Giving up any hope of making me speak first, Leslie dropped on to one knee at my side and laid his hand on my shoulder. He stared at me gravely, with an effect very slightly astigmatic. ‘You are so small,’ he said, using his chest notes again, ‘and so pure. I don’t want the world to touch you. I don’t want to think of you as – a Mabel.’
‘You couldn’t,’ I said; ‘my legs are the right length.’
Leslie said, ‘Pshaw’, a word he had read in a book and pronounced exactly. ‘Little one,’ he added. His lip drooped.
‘Let’s go back. Do you mind? My head aches.’
‘Lie in the long grass and I will stroke it away.’
I told him I really would like to go home, and I sucked in my cheeks a little to make myself look wan. He was very disappointed, for our recent Saturdays at Richmond had been rather chilly and wet, and this was the first fine day. ‘I wanted to take you on the river.’
This increased my determination to go home. I had once let Leslie row me before, and it was a humiliating memory. We had set out with difficulty, as he had been unable to.leave the bank till the man pushed him out with a boathook. He had then zigzagged down with the tide, catching crabs frequently, and banging into other skiffs; we had been shouted at. This had gone on for about an hour. When we turned back I realised that the wind was hard against us, and that, with Leslie’s frantic tacking, we should never get back to our base before nightfall. ‘Let me row,’ I had pleaded, but he had only bulged his eyes at me sternly and informed me that he did not treat his women like that. We had been battling for about an hour, not infrequently accompanied by shrieks of derision from other boaters, when it occurred to me to ask him if he had ever rowed before. ‘Once or twice,’ said Leslie with such little breath as he had left. He looked as if he might have a stroke.
‘Where?’
‘The pond on Clapham Common.’
When we reached the boathouse it was almost dark. The man with the boathook, who had to drag us in, was furious. Leslie was almost in tears, and I was actually so.
‘I couldn’t let you row me today,’ I told him now; ‘it would make my head a hundred times worse.’
‘Well, then,’ said Leslie, ‘come home and have tea at my place. My mater’s at Auntie’s. We’ll be by ourselves.’ He gave me a soft, suggestive look. ‘My kisses will cure you,’ he murmured in my ear.
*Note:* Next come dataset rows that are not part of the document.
===== src/verilog/dma_cfg.svh =====
`ifndef DMA_CFG_SVH
`define DMA_CFG_SVH

// Memory word address width
`define DMA_ADDR_W 16

// Data and register bus width
`define DMA_DATA_W 32

// Transfer length in words
`define DMA_LEN_W 16

// Transfer id width
`define DMA_ID_W 32

`define DMA_FIFO_DEPTH 2

// Register word offsets
`define DMA_REG_SRC     3'd0
`define DMA_REG_DST     3'd1
`define DMA_REG_LEN     3'd2
`define DMA_REG_STATUS  3'd3
`define DMA_REG_NEXT_ID 3'd4
`define DMA_REG_DONE_ID 3'd5

`endif


===== src/verilog/dma_job_pkg.sv =====
`include "dma_cfg.svh"

package dma_job_pkg;

  typedef logic [`DMA_ADDR_W-1:0] addr_t;
  typedef logic [`DMA_DATA_W-1:0] data_t;
  typedef logic [`DMA_LEN_W-1:0]  len_t;

  // One copy job in word addresses and a word count
  typedef struct packed {
    addr_t src;
    addr_t dst;
    len_t  len;
  } dma_job_t;

  // Shared read/write memory port
  typedef struct packed {
    logic  req;
    logic  we;
    addr_t addr;
    data_t wdata;
  } mem_req_t;

  typedef struct packed {
    logic  gnt;
    logic  rvalid;
    data_t rdata;
  } mem_rsp_t;

endpackage
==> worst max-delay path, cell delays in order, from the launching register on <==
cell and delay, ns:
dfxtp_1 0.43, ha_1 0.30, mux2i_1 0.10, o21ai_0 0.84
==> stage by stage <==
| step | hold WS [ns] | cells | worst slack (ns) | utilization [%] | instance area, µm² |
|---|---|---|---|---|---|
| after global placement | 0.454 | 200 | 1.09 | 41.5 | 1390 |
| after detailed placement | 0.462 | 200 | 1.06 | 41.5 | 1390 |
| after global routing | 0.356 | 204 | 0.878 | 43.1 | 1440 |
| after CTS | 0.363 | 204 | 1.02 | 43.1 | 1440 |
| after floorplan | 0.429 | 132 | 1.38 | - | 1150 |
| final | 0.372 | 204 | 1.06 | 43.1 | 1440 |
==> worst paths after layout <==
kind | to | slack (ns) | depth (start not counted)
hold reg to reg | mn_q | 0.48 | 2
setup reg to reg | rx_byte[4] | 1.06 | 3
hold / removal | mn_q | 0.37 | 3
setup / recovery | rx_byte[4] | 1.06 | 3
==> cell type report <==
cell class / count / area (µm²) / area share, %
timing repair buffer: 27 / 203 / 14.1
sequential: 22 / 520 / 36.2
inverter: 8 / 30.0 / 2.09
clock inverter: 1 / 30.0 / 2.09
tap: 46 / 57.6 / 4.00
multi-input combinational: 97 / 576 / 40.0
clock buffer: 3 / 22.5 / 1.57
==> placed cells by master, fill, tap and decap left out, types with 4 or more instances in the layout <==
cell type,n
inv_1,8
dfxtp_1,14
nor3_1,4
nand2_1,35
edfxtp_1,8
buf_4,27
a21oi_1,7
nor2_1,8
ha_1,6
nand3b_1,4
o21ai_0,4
<file path="config.mk">
export PLATFORM = sky130hd
export DESIGN_NAME = eeprom_wr
export DESIGN_NICKNAME = d
export VERILOG_FILES = /design/src/common/eeprom_pkg.sv /design/src/eeprom_wr/eeprom_wr.sv
export VERILOG_INCLUDE_DIRS = /design/src /design/src/common
export SDC_FILE = /design/constraint.sdc
export NUM_CORES = 1
export LEC_CHECK = 0
export BUFFER_PORTS_ARGS = -buffer_cell sky130_fd_sc_hd__buf_4
export CAP_MARGIN = 20
export CELL_PAD_IN_SITES_DETAIL_PLACEMENT = 2
export CELL_PAD_IN_SITES_GLOBAL_PLACEMENT = 2
export CORE_MARGIN = 3
export CORE_UTILIZATION = 32
export DETAILED_ROUTE_END_ITERATION = 12
export PLACE_DENSITY = 0.86
export RECOVER_POWER = 25
export SYNTH_ARGS = -nofsm -noshare
export SYNTH_HDL_FRONTEND = slang
export SYNTH_SLANG_ARGS = --single-unit
</file>
<file path="constraint.sdc">
create_clock -name CLK -period 2.4 [get_ports CLK]
set_input_delay 0.36 -clock CLK [delete_from_list [all_inputs] [get_ports CLK]]
set_output_delay 0.36 -clock CLK [all_outputs]
set_load 0.02 [all_outputs]
</file>
<file path="src/common/eeprom_cfg.svh">
`ifndef EEPROM_CFG_SVH
`define EEPROM_CFG_SVH

// 24C16 class part, 2048 bytes
`define EE_ADDR_W 11

// parallel bus and memory word
`define EE_DATA_W 8

// device type code, upper nibble of the control byte
`define EE_DEV_CODE 4'b1010

// CLK cycles per SCL bit period
`define EE_PHASES 4

`endif
</file>
<file path="src/common/eeprom_pkg.sv">
`default_nettype none

package eeprom_pkg;

    // main transaction FSM, one-hot
    typedef enum logic [10:0] {
        st_idle        = 11'b000_0000_0001,
        st_ready       = 11'b000_0000_0010,
        st_write_start = 11'b000_0000_0100,
        st_ctrl_write  = 11'b000_0000_1000,
        st_addr_write  = 11'b000_0001_0000,
        st_data_write  = 11'b000_0010_0000,
        st_read_start  = 11'b000_0100_0000,
        st_ctrl_read   = 11'b000_1000_0000,
        st_data_read   = 11'b001_0000_0000,
        st_stop        = 11'b010_0000_0000,
        st_ackn        = 11'b100_0000_0000
    } main_state_t;

    // operations handed to the serial bit engine
    typedef enum logic [1:0] {
        op_start = 2'd0, // start or repeated start
        op_stop  = 2'd1,
        op_wbyte = 2'd2, // 8 bits out, slave ack in
        op_rbyte = 2'd3  // 8 bits in, master ack/nack out
    } bit_op_t;

endpackage

`default_nettype wire

</file>
<file path="src/eeprom_wr/eeprom_wr.sv">
`default_nettype none
`include "eeprom_cfg.svh"

module eeprom_wr
    import eeprom_pkg::*;
(
    input  wire                   CLK,
    input  wire                   RESET,
    input  wire                   wr,
    input  wire                   rd,
    input  wire [`EE_ADDR_W-1:0]  addr,
    input  wire [`EE_DATA_W-1:0]  wr_data,
    input  wire                   op_done,
    input  wire                   slave_nack,
    input  wire [`EE_DATA_W-1:0]  rx_byte,
    output logic [`EE_DATA_W-1:0] rd_data,
    output logic                  rd_data_en,
    output logic                  ack,
    output logic                  nack,
    output logic                  op_go,
    output bit_op_t               op,
    output logic [`EE_DATA_W-1:0] tx_byte,
    output logic                  master_nack
);

    main_state_t state;

    logic                  rd_flag;   // latched read request
    logic                  nack_seen;
    logic [`EE_ADDR_W-1:0] addr_q;
    logic [`EE_DATA_W-1:0] wdata_q;
    logic [`EE_DATA_W-1:0] ctrl_wr;
    logic [`EE_DATA_W-1:0] ctrl_rd;
    logic                  strobe_ok;

    assign strobe_ok = (state == st_idle) && (wr || rd);

    // device code, block select, r/w bit
    assign ctrl_wr = {`EE_DEV_CODE, addr_q[`EE_ADDR_W-1:`EE_DATA_W], 1'b0};
    assign ctrl_rd = {`EE_DEV_CODE, addr_q[`EE_ADDR_W-1:`EE_DATA_W], 1'b1};

    // random read fetches a single byte, so always NACK it
    assign master_nack = 1'b1;

    // op and byte follow the state entered with op_go
    always_comb begin
        op      = op_start;
        tx_byte = ctrl_wr;
        case (state)
            st_write_start,
            st_read_start:  op = op_start;
            st_ctrl_write:  op = op_wbyte;
            st_addr_write: begin
                op      = op_wbyte;
                tx_byte = addr_q[`EE_DATA_W-1:0]; // word address
            end
            st_data_write: begin
                op      = op_wbyte;
                tx_byte = wdata_q;
            end
            st_ctrl_read: begin
                op      = op_wbyte;
                tx_byte = ctrl_rd;
            end
            st_data_read:   op = op_rbyte;
            st_stop:        op = op_stop;
            default:        op = op_start;
        endcase
    end

    always_ff @(posedge CLK) begin
        if (RESET) begin
            state      <= st_idle;
            rd_flag    <= 1'b0;
            nack_seen  <= 1'b0;
            rd_data_en <= 1'b0;
            ack        <= 1'b0;
            nack       <= 1'b0;
            op_go      <= 1'b0;
        end else begin
            op_go <= 1'b0;
            ack   <= 1'b0;
            case (state)
                st_idle: begin
                    rd_data_en <= 1'b0; // drops the cycle after ack
                    if (strobe_ok) begin
                        rd_flag   <= !wr; // wr wins
                        nack      <= 1'b0;
                        nack_seen <= 1'b0;
                        state     <= st_ready;
                    end
                end
                st_ready: begin
                    op_go <= 1'b1;
                    state <= st_write_start;
                end
                st_write_start: begin
                    if (op_done) begin
                        op_go <= 1'b1;
                        state <= st_ctrl_write;
                    end
                end
                st_ctrl_write: begin
                    if (op_done) begin
                        op_go <= 1'b1;
                        if (slave_nack) begin
                            nack_seen <= 1'b1;
                            state     <= st_stop;
                        end else begin
                            state <= st_addr_write;
                        end
                    end
                end
                st_addr_write: begin
                    if (op_done) begin
                        op_go <= 1'b1;
                        if (slave_nack) begin
                            nack_seen <= 1'b1;
                            state     <= st_stop;
                        end else if (rd_flag) begin
                            state <= st_read_start; // repeated start
                        end else begin
                            state <= st_data_write;
                        end
                    end
                end
                st_data_write: begin
                    if (op_done) begin
                        op_go     <= 1'b1;
                        nack_seen <= slave_nack;
                        state     <= st_stop;
                    end
                end
                st_read_start: begin
                    if (op_done) begin
                        op_go <= 1'b1;
                        state <= st_ctrl_read;
                    end
                end
                st_ctrl_read: begin
                    if (op_done) begin
                        op_go <= 1'b1;
                        if (slave_nack) begin
                            nack_seen <= 1'b1;
                            state     <= st_stop;
                        end else begin
                            state <= st_data_read;
                        end
                    end
                end
                st_data_read: begin
                    if (op_done) begin
                        rd_data_en <= 1'b1; // byte now on offer
                        op_go      <= 1'b1;
                        state      <= st_stop;
                    end
                end
                st_stop: begin
                    if (op_done) begin
                        state <= st_ackn;
                    end
                end
                st_ackn: begin
                    ack   <= 1'b1;
                    nack  <= nack_seen;
                    state <= st_idle;
                end
                default: state <= st_idle;
            endcase
        end
    end

    // request and read payload
    always_ff @(posedge CLK) begin
        if (strobe_ok) begin
            addr_q  <= addr;
            wdata_q <= wr_data;
        end
        if (state == st_data_read && op_done) begin
            rd_data <= rx_byte;
        end
    end

endmodule

`default_nettype wire

</file>
==> implementation parameters <==
Parameter                              Value

Layout
  Utilization after layout    43.4%
  Final Net Count    roughly 260
  Fillers    634
  Share of final-layout standard cells stronger than drive strength 1    37.2%
  # diodes    0
  Area overhead of the layout relative to synthesis    30.7%

Clock network
  Total number of H-tree levels    2
  Insertion delay to the later sink of the worst-skew pair    0.30 ns
  Number of buffers created by CTS    5
  CTS Hold Bufs    0
  Num Clock Sinks    44
  Clock input transition at the sequential cells of the worst setup and hold paths    ~0.08 ns
  Root Buffer    sky130_fd_sc_hd__clkbuf_8
  TritonCTS clock tree    done
  Clk buf depth    2

Yosys
  Synth Net Count    ~200
  Cell with the most instances after synthesis    sky130_fd_sc_hd__edfxtp_1
  Dominant synthesized flop cell    sky130_fd_sc_hd__edfxtp_1
  Top cells by count, synth    27 x sky130_fd_sc_hd__edfxtp_1, 22 x sky130_fd_sc_hd__nand2_1, 17 x sky130_fd_sc_hd__dfxtp_1
  Top cell type by total area after synthesis    sky130_fd_sc_hd__edfxtp_1
  Leading cell types by total area after synthesis    sky130_fd_sc_hd__edfxtp_1 41%, sky130_fd_sc_hd__dfxtp_1 17%, sky130_fd_sc_hd__nand2_1 4.2%
  Count of mapped cells out of synthesis    168
  Async set-reset flop share out of synthesis    0%
  Synthesis Warnings    0
  Count of flip-flops with a built-in enable after synthesis    27
  Average size of a mapped cell    11.8 um2
  Area of the mapped netlist    around 0.0020 mm2
  Portion of the post-synthesis area used by sequential elements    58.2%
  Number of different library cells in the post-synthesis netlist    42
  Share of the synthesized area in the top cell type    41.0%
  Post-synthesis register bit count    44

Placed design
  Pre-CTS setup slack    about 0.27 ns
  Port bufs    between 50 and 60
  GPL Wtd Cong    between 0.8 and 0.9
  Sum of net half-perimeters after detailed placement    4.11 mm

Routing
  Drt wl/cell    about 18 um
  Highest signal layer in the routed design    met4
  Met2 wire length    slightly below 3 mm
  Via density    ~5.2
  Iteration-0 DRC count of the detailed router    79
  Final wirelength    5.52 mm
  Length of routed met3 wiring    220 um
  Antenna viol nets, final    0
  Routed length on met1    2.28 mm
  Number of iterations in the first detailed-routing pass    4
  Drc violations    0
  Overall via count from detail_route    1571

Die
  Height of the die    84.6 um
  Initial Util    33.2%
  Row Count    28
  Placeable core region    0.00596 mm2
  Horiz. Die Dim    84.6 um
  Die area    0.00716 mm2
  Number of ports placed on the die boundary    56

Power and ir drop
  Max IR drop VDD    0.000447 V
  Leakage dissipation    1.02 nW
  Total power per unit cell area    660 mW/mm2

Critical path
  Series of cell instances along the critical path    or4_4 -> nor4b_4 -> nor2_1 -> nand2_1 -> buf_4
  Startpoint kind of the worst setup timing path    flop
  Family of cells with the greatest summed delay on the critical path    simple AND/OR/NAND/NOR gates
  End of the worst register-to-register path    state[5]
  Crit path largest cell delay    0.59 ns
  Worst R2R Setup Slack    0.43 ns
  Type of the worst setup path    reg -> out
  Crit Path Max Fanout    10
  Bufs and invs on worst path    1
  Endpoint type of the worst setup path    primary output
  Startpoint of the lowest-slack register-to-register path    state[6]
  Critical path arrival    1.93 ns
  Register-to-Register Path Depth    5
  Required time reported for the critical path endpoint    2.04 ns
  Slowest cell on crit path    sky130_fd_sc_hd__or4_4

Timing
  Sum of negative setup slack    0 ns
  Number of endpoints failing setup at the final stage    0
  Worst Max-Slew Pin Slew    about 0.53 ns
  Worst rel slew slack    64.2%
  Min Clock Period, post-route    2.29 ns
  Final period utilization    95.4%
  Worst clock skew    0.00450 ns
  Setup repair after global routing missed its margin    false
  Worst path setup slack after routing    between 0.1 and 0.15 ns
  Final Hold Fails    0
  Achievable Freq    437 MHz
  Pins over their slew limit    0

Worst hold path
  Hold Path Sink    addr_q[0]
  Class of the worst hold path    in -> reg
  Count of cells along the worst hold path    1
  Start point of the worst min-delay path    addr[0]

Global routing
  Wire length of the first global-routing pass    9.06 mm
  Number of global-route vias before repair    between 1500 and 2000
  Maximum number of pins on one net before global-route repair    20
  GRT Total Usage    ~16%
  Remaining global-route overflow    0
  Antenna violations before repair    0

Run status
  Result of the run    completed

Job
  Reported max-cap violation count    0
[worst register-to-register path: cells and delay by family, from the launching register on]
family          cells  cell delay [ns]
simple gates        3             0.71
compound gates      1             0.34
mux                 1             0.24
flops               1             0.60
[flip-flops by register name, indices dropped and copies added (netlist names)]
name / count
addr_q: 11
state: 11
rd_data: 8
wdata_q: 8
ack: 1
nack: 1
nack_seen: 1
op_go: 1
rd_data_en: 1
rd_flag: 1
[how the worst max path moves through the flow]
stage | from | end | depth (start not counted)
6_report | state[0] | op[1] | 5
2_1_floorplan | state[8] | tx_byte[5] | 6
4_1_cts | state[1] | op[1] | 5
5_1_grt | state[0] | op[1] | 5
3_5_place_dp | state[8] | tx_byte[1] | 6
3_3_place_gp | state[8] | tx_byte[2] | 7
[report_power, final]
group / total (W) / internal [W] / leakage [nW] / switching (W)
combinational: 0.000200 / 0.0000891 / 0.563 / 0.000111
sequential: 0.000900 / 0.000869 / 0.394 / 0.0000307
clock: 0.000607 / 0.000341 / 0.0614 / 0.000267
[metal layers]
| layer | up-vias | GRT usage [%] |
|---|---|---|
| li1 | 743 | - |
| met1 | 781 | 19.3 |
| met2 | 45 | 29.5 |
| met3 | 2 | 3.83 |
| met4 | 0 | 4.32 |
| met5 | - | 0 |
[final cells by class]
class / instances / area [um2] / share of cell area [%]
flip-flops and latches: 44 / 1160 / 44.7
repair buffers: 60 / 450 / 17.4
clock inverters: 2 / 38.8 / 1.50
inverters: 3 / 11.3 / 0.435
multi-input cells: 111 / 753 / 29.1
clock buffers: 6 / 82.6 / 3.19
well taps: 75 / 93.8 / 3.63
[timing repair]
| action | in CTS | in global routing |
|---|---|---|
| buffers inserted | 0 | 0 |
| endpoints found under the setup margin | 7 | 9 |
| resized for setup | 4 | 5 |
| cloned | 0 | 0 |
| pin swaps | 0 | 1 |
[cell families (layout without fill, tap and decap cells)]
logic type	Yosys count	after routing	synth area share (%)
buffers and inverters	13	71	4.55
AO/OA/AOI/OAI	26	26	9.43
other	1	1	0.190
AND/OR/NAND/NOR	74	74	22.8
flip-flops	44	44	58.2
XOR/XNOR	4	4	1.77
multiplexers	6	6	3.04
[metrics by stage]
step                      area, um2  std cells  hold slack [ns]  total power, W
after floorplan                1980        168            0.457         0.00102
after global placement         2440        293            0.479         0.00110
after detailed placement       2440        293            0.498         0.00112
after CTS                      2570        301            0.215         0.00173
after global routing           2590        301            0.217         0.00178
final                          2590        301            0.231         0.00171
[cell usage in the layout (no fill, tap or decap), types with 3 or more instances in the layout]
master and n:
sky130_fd_sc_hd__buf_4 37, sky130_fd_sc_hd__edfxtp_1 27, sky130_fd_sc_hd__clkbuf_4 23, sky130_fd_sc_hd__nand2_1 22
sky130_fd_sc_hd__dfxtp_1 13, sky130_fd_sc_hd__nor2_1 11, sky130_fd_sc_hd__nor3_1 6, sky130_fd_sc_hd__nand4_1 6
sky130_fd_sc_hd__mux2i_1 6, sky130_fd_sc_hd__clkbuf_8 6, sky130_fd_sc_hd__a22oi_1 5, sky130_fd_sc_hd__o21ai_0 5
sky130_fd_sc_hd__o211ai_1 4, sky130_fd_sc_hd__nand3_1 4, sky130_fd_sc_hd__a21oi_1 4, sky130_fd_sc_hd__dfxtp_2 4
sky130_fd_sc_hd__nor4_1 3
(Power assumes the default switching activity.)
His breath smelled of jam.
It was only because I no longer loved Leslie that I assented to this compromise ending to our day. I did not want to hurt him more than I must, and he was miserable enough already. I had begun to realise for the first time that rejecting love, if not so painful as having it rejected, has a shame and an anguish of its own. ‘All right. But I won’t be able to stay long. And don’t let’s make love this evening – let’s just be nice and friendly with each other.’
‘Make love’ in those days did not mean what it appears to mean now. When boys and girls in their teens spoke of love-making they meant kissing, and little more.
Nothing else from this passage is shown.